• _TO DO_
Scan the records beneath this line for the line holding "Yosys cell counts, types" and the line holding "sky130_fd_sc_hd__a21o_1 | 10 | 75.1", then transcribe exactly those two and all lines between.

• _DATA EXCERPTS_
┄┄┄┄┄┄

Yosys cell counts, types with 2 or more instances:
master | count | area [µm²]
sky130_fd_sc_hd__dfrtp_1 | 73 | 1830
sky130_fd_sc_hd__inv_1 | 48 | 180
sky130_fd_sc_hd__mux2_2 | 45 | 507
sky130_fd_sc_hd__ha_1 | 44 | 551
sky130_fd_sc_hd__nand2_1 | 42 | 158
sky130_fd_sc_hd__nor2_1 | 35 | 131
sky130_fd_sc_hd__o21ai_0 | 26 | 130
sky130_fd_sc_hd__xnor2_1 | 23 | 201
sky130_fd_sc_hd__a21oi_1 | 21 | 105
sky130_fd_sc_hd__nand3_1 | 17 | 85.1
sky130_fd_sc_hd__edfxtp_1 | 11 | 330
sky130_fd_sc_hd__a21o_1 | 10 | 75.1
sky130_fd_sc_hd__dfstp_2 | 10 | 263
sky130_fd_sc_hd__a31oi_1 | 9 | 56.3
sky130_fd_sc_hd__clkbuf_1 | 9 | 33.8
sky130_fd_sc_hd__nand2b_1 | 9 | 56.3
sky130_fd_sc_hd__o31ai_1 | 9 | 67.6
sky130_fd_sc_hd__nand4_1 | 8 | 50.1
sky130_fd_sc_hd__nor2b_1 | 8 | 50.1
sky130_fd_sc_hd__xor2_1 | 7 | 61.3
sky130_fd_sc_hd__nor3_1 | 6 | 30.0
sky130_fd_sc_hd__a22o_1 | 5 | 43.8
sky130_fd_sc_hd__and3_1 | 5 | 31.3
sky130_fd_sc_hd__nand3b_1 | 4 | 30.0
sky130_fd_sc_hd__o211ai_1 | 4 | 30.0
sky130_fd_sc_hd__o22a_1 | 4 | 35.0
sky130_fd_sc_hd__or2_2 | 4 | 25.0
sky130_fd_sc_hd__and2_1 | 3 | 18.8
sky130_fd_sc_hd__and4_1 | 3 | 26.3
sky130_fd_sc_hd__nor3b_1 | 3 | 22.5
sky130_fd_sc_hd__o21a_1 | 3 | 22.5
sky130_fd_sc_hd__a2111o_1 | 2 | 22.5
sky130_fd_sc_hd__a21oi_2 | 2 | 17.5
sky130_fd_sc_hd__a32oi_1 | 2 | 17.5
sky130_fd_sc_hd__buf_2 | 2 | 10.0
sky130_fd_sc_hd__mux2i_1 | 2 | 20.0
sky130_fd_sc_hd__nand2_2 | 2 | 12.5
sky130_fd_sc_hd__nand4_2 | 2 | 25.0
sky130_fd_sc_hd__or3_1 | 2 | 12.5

┄┄┄┄┄┄

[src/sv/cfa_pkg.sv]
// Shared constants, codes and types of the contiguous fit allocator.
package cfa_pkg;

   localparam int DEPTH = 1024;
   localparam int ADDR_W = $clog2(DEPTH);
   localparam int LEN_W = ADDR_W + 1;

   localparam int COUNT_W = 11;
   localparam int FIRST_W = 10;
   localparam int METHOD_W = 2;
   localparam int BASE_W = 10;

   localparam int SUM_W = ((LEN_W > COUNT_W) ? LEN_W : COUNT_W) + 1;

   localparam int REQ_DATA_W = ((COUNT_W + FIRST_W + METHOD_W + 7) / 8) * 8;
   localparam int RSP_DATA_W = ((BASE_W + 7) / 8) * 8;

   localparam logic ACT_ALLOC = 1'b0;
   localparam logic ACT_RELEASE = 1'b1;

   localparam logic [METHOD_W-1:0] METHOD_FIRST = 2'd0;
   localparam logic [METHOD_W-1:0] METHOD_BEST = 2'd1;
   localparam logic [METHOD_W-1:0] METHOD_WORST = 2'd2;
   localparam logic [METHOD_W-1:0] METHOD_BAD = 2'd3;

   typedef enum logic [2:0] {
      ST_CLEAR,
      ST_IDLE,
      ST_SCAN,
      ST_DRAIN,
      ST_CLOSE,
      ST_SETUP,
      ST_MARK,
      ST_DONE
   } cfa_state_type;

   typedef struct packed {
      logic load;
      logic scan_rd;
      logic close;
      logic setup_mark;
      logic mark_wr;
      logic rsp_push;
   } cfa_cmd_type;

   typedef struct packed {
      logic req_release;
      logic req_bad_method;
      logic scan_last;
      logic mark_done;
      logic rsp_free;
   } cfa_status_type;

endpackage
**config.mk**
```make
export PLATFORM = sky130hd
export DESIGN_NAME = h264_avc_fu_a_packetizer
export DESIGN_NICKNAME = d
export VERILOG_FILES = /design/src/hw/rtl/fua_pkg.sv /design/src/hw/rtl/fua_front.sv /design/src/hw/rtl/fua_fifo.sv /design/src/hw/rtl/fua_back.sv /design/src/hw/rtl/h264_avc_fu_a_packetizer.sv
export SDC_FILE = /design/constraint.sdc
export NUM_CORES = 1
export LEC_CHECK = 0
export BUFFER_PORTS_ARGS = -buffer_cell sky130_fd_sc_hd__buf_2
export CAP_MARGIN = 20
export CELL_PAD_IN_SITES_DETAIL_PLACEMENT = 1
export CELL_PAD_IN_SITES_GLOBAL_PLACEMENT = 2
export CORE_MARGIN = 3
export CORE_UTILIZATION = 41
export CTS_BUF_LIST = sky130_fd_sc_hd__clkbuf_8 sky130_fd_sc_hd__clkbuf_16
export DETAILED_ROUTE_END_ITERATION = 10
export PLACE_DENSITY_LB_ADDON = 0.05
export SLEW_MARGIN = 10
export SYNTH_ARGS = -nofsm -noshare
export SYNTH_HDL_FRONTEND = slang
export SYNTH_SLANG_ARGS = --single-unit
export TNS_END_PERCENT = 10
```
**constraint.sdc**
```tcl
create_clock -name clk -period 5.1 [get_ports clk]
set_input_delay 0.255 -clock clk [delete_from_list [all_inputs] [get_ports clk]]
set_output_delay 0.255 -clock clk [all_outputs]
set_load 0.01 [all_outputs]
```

┄┄┄┄┄┄

• _OUTPUT_
Yosys cell counts, types with 2 or more instances:
master | count | area [µm²]
sky130_fd_sc_hd__dfrtp_1 | 73 | 1830
sky130_fd_sc_hd__inv_1 | 48 | 180
sky130_fd_sc_hd__mux2_2 | 45 | 507
sky130_fd_sc_hd__ha_1 | 44 | 551
sky130_fd_sc_hd__nand2_1 | 42 | 158
sky130_fd_sc_hd__nor2_1 | 35 | 131
sky130_fd_sc_hd__o21ai_0 | 26 | 130
sky130_fd_sc_hd__xnor2_1 | 23 | 201
sky130_fd_sc_hd__a21oi_1 | 21 | 105
sky130_fd_sc_hd__nand3_1 | 17 | 85.1
sky130_fd_sc_hd__edfxtp_1 | 11 | 330
sky130_fd_sc_hd__a21o_1 | 10 | 75.1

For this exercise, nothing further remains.